▶ _What is expected_: Every record below must be set down again exactly as given.

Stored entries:
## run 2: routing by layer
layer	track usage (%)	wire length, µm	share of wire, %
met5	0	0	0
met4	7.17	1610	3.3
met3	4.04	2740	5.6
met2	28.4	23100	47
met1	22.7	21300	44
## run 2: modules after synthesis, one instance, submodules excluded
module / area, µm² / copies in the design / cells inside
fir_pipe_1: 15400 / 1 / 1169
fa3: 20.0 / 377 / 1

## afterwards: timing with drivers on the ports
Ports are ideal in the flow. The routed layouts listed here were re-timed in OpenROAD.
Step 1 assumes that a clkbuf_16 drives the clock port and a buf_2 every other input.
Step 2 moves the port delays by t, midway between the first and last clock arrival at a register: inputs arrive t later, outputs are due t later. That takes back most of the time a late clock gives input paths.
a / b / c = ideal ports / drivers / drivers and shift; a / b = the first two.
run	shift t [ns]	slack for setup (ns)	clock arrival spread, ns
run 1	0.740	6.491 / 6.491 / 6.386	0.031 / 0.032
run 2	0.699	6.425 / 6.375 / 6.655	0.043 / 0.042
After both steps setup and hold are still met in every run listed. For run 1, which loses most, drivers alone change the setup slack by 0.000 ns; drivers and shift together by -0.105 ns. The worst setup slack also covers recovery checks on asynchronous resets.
What follows belongs to an exercise in optimizing a design on an open flow for small area and a short achievable clock period; a production flow would make more cautious choices.
In this exercise RTL edits were held to simulation tests only and were not proved equivalent to the original.
Power and IR drop assume default switching activity.

old:
==> flow/design.v <==
module fir_retimed #(
    parameter N_TAPS = 4,
    parameter DATA_WIDTH = 18,
    parameter COEFF_WIDTH = 18
) (
    input clk,
    input reset_n,
    input ena,
    input signed [DATA_WIDTH-1:0] data_in,
    output signed [(DATA_WIDTH + COEFF_WIDTH + 2)-1:0] data_out
);
    localparam KIND = 5;
    reg signed [17:0] x0, x1;
    reg signed [18:0] u;
    reg signed [20:0] s2;
    reg signed [21:0] s1;
    reg signed [21:0] s;
    reg signed [23:0] z;
    wire [18:0] u_next;
    wire [20:0] s2_next;
    wire [21:0] s1_next;
    wire [21:0] s_next;
    wire [23:0] z_next;
    pfx_add #(.W(19), .KIND(KIND)) add_u (
        .a({x0[17], x0}), .b({x1[17], x1}), .ci(1'b0), .s(u_next));
    pfx_add #(.W(21), .KIND(KIND)) add_s2 (
        .a({u, 2'b00}), .b(~{{3{x1[17]}}, x1}), .ci(1'b1), .s(s2_next));
    pfx_add #(.W(21), .KIND(KIND)) add_s1 (
        .a({s2[20], s2[20:1]}), .b({{3{x1[17]}}, x1}), .ci(1'b0), .s(s1_next[21:1]));
    assign s1_next[0] = s2[0];
    pfx_add #(.W(22), .KIND(KIND)) add_s (
        .a(s1), .b({{4{x1[17]}}, x1}), .ci(1'b0), .s(s_next));
    pfx_add #(.W(22), .KIND(KIND)) add_z (
        .a({s[21], s[21], s[21:2]}), .b(s), .ci(1'b0), .s(z_next[23:2]));
    assign z_next[1:0] = s[1:0];
    always @(posedge clk or negedge reset_n) begin
        if (!reset_n) begin
            x0 <= 18'd0;
            x1 <= 18'd0;
            u  <= 19'd0;
            s2 <= 21'd0;
            s1 <= 22'd0;
            s  <= 22'd0;
            z  <= 24'd0;
        end else if (ena) begin
            x0 <= data_in;
            x1 <= x0;
            u  <= u_next;
            s2 <= s2_next;
            s1 <= s1_next;
            s  <= s_next;
            z  <= z_next;
        end
    end
    assign data_out = {{13{z[23]}}, z, 1'b0};
endmodule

▶ _Expected answer_:
## run 2: routing by layer
layer	track usage (%)	wire length, µm	share of wire, %
met5	0	0	0
met4	7.17	1610	3.3
met3	4.04	2740	5.6
met2	28.4	23100	47
met1	22.7	21300	44
## run 2: modules after synthesis, one instance, submodules excluded
module / area, µm² / copies in the design / cells inside
fir_pipe_1: 15400 / 1 / 1169
fa3: 20.0 / 377 / 1

## afterwards: timing with drivers on the ports
Ports are ideal in the flow. The routed layouts listed here were re-timed in OpenROAD.
Step 1 assumes that a clkbuf_16 drives the clock port and a buf_2 every other input.
Step 2 moves the port delays by t, midway between the first and last clock arrival at a register: inputs arrive t later, outputs are due t later. That takes back most of the time a late clock gives input paths.
a / b / c = ideal ports / drivers / drivers and shift; a / b = the first two.
run	shift t [ns]	slack for setup (ns)	clock arrival spread, ns
run 1	0.740	6.491 / 6.491 / 6.386	0.031 / 0.032
run 2	0.699	6.425 / 6.375 / 6.655	0.043 / 0.042
After both steps setup and hold are still met in every run listed. For run 1, which loses most, drivers alone change the setup slack by 0.000 ns; drivers and shift together by -0.105 ns. The worst setup slack also covers recovery checks on asynchronous resets.
What follows belongs to an exercise in optimizing a design on an open flow for small area and a short achievable clock period; a production flow would make more cautious choices.
In this exercise RTL edits were held to simulation tests only and were not proved equivalent to the original.
Power and IR drop assume default switching activity.

old:
==> flow/design.v <==
module fir_retimed #(
    parameter N_TAPS = 4,
    parameter DATA_WIDTH = 18,
    parameter COEFF_WIDTH = 18
) (
    input clk,
    input reset_n,
    input ena,
    input signed [DATA_WIDTH-1:0] data_in,
    output signed [(DATA_WIDTH + COEFF_WIDTH + 2)-1:0] data_out
);
    localparam KIND = 5;
    reg signed [17:0] x0, x1;
    reg signed [18:0] u;
    reg signed [20:0] s2;
    reg signed [21:0] s1;
    reg signed [21:0] s;
    reg signed [23:0] z;
    wire [18:0] u_next;
    wire [20:0] s2_next;
    wire [21:0] s1_next;
    wire [21:0] s_next;
    wire [23:0] z_next;
    pfx_add #(.W(19), .KIND(KIND)) add_u (
        .a({x0[17], x0}), .b({x1[17], x1}), .ci(1'b0), .s(u_next));
    pfx_add #(.W(21), .KIND(KIND)) add_s2 (
        .a({u, 2'b00}), .b(~{{3{x1[17]}}, x1}), .ci(1'b1), .s(s2_next));
    pfx_add #(.W(21), .KIND(KIND)) add_s1 (
        .a({s2[20], s2[20:1]}), .b({{3{x1[17]}}, x1}), .ci(1'b0), .s(s1_next[21:1]));
    assign s1_next[0] = s2[0];
    pfx_add #(.W(22), .KIND(KIND)) add_s (
        .a(s1), .b({{4{x1[17]}}, x1}), .ci(1'b0), .s(s_next));
    pfx_add #(.W(22), .KIND(KIND)) add_z (
        .a({s[21], s[21], s[21:2]}), .b(s), .ci(1'b0), .s(z_next[23:2]));
    assign z_next[1:0] = s[1:0];
    always @(posedge clk or negedge reset_n) begin
        if (!reset_n) begin
            x0 <= 18'd0;
            x1 <= 18'd0;
            u  <= 19'd0;
            s2 <= 21'd0;
            s1 <= 22'd0;
            s  <= 22'd0;
            z  <= 24'd0;
        end else if (ena) begin
            x0 <= data_in;
            x1 <= x0;
            u  <= u_next;
            s2 <= s2_next;
            s1 <= s1_next;
            s  <= s_next;
            z  <= z_next;
        end
    end
    assign data_out = {{13{z[23]}}, z, 1'b0};
endmodule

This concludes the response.